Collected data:
[Start of Attachment]

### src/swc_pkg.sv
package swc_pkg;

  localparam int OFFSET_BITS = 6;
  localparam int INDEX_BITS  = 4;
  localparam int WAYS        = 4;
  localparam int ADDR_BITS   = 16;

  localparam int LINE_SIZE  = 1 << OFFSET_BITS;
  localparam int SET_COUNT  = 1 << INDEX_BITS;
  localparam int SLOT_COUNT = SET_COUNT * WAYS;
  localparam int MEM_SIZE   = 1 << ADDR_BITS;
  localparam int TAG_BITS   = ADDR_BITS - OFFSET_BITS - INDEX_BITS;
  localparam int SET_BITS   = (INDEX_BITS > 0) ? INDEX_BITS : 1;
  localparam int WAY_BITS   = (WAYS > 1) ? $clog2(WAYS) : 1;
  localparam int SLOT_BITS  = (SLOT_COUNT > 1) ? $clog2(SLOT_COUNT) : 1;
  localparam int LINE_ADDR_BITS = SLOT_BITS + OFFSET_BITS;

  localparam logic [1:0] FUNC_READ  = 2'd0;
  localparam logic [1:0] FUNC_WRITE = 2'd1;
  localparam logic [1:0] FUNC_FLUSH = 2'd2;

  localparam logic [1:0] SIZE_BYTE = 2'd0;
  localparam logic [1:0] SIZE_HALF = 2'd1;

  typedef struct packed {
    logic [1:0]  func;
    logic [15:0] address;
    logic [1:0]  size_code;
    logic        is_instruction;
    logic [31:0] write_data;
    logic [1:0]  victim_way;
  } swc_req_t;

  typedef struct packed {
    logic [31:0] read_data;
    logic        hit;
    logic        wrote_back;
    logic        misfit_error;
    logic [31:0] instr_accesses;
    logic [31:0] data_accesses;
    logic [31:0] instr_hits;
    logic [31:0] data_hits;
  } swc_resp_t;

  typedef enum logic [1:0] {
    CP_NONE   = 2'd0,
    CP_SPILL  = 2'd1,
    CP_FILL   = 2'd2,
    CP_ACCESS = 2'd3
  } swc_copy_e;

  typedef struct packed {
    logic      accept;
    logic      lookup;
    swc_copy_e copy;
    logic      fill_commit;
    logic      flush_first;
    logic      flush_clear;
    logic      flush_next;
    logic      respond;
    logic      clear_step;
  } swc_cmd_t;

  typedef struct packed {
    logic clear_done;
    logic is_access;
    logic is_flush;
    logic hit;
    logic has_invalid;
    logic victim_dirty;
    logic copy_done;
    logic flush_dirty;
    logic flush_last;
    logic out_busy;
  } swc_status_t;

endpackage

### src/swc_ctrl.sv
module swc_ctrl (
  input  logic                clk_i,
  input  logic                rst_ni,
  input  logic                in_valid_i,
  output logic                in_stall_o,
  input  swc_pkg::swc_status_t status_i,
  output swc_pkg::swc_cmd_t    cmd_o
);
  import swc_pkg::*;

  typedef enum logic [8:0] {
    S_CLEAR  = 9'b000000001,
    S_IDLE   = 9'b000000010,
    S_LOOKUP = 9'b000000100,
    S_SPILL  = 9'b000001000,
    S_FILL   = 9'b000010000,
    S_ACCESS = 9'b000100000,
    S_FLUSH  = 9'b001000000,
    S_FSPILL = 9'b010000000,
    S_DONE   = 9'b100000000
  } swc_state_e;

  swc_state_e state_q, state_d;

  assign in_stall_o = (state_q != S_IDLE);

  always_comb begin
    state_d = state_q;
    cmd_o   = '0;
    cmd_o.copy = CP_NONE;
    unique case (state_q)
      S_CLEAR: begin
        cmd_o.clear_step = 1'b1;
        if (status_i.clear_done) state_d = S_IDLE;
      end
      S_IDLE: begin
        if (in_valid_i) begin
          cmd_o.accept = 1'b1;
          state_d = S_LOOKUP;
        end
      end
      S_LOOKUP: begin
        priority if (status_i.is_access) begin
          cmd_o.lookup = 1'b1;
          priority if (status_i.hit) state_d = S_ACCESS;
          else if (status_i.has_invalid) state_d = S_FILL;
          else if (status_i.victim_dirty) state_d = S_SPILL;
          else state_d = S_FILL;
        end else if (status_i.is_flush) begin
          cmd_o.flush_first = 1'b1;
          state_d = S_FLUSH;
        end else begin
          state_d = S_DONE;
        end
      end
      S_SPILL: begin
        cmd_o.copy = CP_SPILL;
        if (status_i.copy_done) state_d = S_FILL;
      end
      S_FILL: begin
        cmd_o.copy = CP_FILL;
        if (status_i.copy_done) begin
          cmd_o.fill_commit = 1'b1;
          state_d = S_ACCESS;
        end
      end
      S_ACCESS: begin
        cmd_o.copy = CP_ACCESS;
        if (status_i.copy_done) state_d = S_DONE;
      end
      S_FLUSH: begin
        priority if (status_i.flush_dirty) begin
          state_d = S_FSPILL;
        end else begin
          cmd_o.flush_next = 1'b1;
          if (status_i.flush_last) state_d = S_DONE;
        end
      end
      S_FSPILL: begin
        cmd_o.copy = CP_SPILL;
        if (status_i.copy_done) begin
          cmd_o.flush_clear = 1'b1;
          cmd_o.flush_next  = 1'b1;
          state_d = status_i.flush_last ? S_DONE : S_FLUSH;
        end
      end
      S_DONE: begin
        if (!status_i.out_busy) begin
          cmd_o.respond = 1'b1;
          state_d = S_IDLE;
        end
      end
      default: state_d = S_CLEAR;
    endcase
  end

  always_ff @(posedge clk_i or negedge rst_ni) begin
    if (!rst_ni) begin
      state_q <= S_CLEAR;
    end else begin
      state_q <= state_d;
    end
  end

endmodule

[End of Attachment]
[Start of Attachment]

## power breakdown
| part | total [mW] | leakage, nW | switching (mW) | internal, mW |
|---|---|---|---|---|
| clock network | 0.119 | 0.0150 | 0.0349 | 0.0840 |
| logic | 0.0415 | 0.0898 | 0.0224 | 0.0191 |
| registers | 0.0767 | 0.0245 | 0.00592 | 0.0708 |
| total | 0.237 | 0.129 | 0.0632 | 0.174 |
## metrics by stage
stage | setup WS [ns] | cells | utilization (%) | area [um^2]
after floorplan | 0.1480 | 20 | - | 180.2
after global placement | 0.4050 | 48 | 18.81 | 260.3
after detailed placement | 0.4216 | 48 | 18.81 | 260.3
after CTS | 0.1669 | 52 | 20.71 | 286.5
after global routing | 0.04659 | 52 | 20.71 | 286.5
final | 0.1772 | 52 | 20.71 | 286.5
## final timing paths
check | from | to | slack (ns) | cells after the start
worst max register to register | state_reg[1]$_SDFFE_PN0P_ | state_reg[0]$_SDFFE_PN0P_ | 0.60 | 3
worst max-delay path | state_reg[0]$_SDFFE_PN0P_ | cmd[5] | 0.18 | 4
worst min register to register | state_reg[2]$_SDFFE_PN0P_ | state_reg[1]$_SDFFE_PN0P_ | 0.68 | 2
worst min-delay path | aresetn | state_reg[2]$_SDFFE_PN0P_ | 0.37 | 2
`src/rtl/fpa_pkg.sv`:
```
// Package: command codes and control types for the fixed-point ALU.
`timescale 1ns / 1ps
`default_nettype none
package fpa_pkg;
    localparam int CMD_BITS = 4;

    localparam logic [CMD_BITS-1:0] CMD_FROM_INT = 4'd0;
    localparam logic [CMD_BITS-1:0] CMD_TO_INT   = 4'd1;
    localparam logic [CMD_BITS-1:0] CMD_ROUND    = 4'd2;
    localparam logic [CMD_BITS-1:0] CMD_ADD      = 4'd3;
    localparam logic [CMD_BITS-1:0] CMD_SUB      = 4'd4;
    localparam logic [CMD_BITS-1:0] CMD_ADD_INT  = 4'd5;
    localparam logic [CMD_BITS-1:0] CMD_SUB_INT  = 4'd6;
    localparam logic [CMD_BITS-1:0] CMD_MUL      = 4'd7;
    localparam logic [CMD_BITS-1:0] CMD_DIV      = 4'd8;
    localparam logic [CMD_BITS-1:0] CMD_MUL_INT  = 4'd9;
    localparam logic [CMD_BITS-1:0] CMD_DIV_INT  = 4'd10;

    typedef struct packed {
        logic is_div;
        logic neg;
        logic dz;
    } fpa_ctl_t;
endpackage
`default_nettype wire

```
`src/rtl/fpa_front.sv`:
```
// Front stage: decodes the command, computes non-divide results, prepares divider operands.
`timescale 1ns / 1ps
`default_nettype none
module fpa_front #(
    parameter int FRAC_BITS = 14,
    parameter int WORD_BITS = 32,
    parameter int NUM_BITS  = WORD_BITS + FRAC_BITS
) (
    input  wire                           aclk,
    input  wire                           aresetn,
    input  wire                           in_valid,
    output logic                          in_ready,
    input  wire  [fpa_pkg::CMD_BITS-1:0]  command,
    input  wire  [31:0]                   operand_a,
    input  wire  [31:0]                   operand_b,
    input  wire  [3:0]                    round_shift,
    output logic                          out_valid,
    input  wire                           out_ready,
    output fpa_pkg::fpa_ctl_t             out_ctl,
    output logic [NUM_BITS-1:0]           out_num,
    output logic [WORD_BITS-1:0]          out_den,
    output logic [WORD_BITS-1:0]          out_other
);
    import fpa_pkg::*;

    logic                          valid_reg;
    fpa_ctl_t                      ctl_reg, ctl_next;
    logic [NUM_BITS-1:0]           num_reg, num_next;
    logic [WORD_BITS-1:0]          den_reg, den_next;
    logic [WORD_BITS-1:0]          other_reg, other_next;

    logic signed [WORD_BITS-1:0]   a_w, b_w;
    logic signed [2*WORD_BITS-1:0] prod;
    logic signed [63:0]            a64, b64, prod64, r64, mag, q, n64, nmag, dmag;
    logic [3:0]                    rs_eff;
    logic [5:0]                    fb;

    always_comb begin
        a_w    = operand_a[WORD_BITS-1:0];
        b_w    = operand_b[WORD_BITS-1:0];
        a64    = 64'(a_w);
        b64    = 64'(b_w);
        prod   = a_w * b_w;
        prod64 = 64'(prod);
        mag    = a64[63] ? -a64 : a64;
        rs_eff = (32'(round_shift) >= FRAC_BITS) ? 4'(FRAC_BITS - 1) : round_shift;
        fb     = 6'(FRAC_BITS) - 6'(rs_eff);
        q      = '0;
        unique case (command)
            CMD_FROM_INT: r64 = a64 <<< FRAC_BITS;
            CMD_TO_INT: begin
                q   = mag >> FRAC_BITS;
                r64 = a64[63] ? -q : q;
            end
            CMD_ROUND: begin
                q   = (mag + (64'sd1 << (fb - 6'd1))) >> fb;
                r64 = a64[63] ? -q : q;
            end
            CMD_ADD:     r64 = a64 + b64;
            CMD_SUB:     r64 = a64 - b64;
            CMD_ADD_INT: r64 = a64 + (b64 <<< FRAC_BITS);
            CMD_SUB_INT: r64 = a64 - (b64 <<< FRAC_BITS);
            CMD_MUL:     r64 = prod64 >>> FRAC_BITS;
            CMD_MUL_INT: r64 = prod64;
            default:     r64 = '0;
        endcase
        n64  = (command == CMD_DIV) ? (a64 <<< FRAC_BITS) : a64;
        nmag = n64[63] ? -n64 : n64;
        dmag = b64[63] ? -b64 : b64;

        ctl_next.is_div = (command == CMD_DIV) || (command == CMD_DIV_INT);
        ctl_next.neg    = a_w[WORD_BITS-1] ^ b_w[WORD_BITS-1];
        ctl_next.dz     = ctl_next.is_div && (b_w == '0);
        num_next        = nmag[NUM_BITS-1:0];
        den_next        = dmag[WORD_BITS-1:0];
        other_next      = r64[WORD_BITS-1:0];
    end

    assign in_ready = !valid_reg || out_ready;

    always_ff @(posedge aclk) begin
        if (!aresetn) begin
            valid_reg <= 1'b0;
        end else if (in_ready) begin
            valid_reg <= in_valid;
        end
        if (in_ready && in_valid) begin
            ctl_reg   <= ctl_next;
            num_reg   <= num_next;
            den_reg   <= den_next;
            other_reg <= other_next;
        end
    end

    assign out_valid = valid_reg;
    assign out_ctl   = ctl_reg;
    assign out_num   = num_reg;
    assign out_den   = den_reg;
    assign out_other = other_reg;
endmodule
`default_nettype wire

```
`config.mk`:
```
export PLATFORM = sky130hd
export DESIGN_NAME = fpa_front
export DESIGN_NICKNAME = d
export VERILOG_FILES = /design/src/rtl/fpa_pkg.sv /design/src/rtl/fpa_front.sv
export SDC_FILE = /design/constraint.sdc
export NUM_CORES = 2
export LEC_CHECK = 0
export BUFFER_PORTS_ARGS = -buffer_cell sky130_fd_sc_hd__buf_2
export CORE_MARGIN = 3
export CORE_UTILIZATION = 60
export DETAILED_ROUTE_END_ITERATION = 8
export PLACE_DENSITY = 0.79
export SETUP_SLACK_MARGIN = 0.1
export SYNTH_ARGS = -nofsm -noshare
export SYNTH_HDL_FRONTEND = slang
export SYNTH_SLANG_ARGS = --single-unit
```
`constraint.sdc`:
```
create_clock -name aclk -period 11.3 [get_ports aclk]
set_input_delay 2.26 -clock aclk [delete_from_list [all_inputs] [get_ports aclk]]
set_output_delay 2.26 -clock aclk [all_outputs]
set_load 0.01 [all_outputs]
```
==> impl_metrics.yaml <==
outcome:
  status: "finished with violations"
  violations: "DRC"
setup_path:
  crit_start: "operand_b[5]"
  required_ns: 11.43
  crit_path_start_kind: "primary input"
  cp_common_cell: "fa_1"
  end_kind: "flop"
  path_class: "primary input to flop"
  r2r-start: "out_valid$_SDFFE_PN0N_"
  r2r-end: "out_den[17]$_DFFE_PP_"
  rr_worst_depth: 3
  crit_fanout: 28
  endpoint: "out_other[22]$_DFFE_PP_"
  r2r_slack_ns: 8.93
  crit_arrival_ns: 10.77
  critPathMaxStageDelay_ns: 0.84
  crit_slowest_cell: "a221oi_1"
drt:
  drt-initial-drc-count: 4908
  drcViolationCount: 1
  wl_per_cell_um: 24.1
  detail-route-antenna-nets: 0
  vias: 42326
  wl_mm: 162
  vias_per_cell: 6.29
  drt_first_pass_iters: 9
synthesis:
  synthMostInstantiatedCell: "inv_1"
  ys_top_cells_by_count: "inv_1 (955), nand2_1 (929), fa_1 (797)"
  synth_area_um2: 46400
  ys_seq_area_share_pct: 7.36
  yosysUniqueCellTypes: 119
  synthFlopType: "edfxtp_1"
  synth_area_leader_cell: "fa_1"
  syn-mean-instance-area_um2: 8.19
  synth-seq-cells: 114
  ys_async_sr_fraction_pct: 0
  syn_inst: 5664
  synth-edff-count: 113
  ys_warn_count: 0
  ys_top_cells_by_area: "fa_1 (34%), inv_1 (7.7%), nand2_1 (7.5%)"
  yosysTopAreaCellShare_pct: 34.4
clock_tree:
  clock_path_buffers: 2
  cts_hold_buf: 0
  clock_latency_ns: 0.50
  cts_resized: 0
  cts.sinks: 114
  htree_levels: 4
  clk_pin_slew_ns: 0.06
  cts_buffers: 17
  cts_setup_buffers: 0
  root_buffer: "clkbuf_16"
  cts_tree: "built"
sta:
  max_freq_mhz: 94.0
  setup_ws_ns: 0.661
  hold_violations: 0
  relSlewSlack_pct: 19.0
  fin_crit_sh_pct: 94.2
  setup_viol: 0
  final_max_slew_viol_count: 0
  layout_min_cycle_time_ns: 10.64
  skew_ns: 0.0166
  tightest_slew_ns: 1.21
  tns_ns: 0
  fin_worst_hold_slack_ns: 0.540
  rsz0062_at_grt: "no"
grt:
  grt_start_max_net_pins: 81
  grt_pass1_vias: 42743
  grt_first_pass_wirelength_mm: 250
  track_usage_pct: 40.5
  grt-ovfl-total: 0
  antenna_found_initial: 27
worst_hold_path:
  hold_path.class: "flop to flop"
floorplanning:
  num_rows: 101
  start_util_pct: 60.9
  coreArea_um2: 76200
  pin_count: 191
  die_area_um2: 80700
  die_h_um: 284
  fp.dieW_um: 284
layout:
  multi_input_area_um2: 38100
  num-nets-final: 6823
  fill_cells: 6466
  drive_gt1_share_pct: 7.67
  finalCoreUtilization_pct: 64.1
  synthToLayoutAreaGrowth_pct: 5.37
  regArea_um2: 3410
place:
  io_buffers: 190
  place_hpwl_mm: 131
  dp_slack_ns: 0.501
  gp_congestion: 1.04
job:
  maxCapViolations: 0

[End of Attachment]

*Work to complete:*
Could you please give the number of lines in the data above that contain the word "after"? Only the number is needed.

*Exercise output:*
6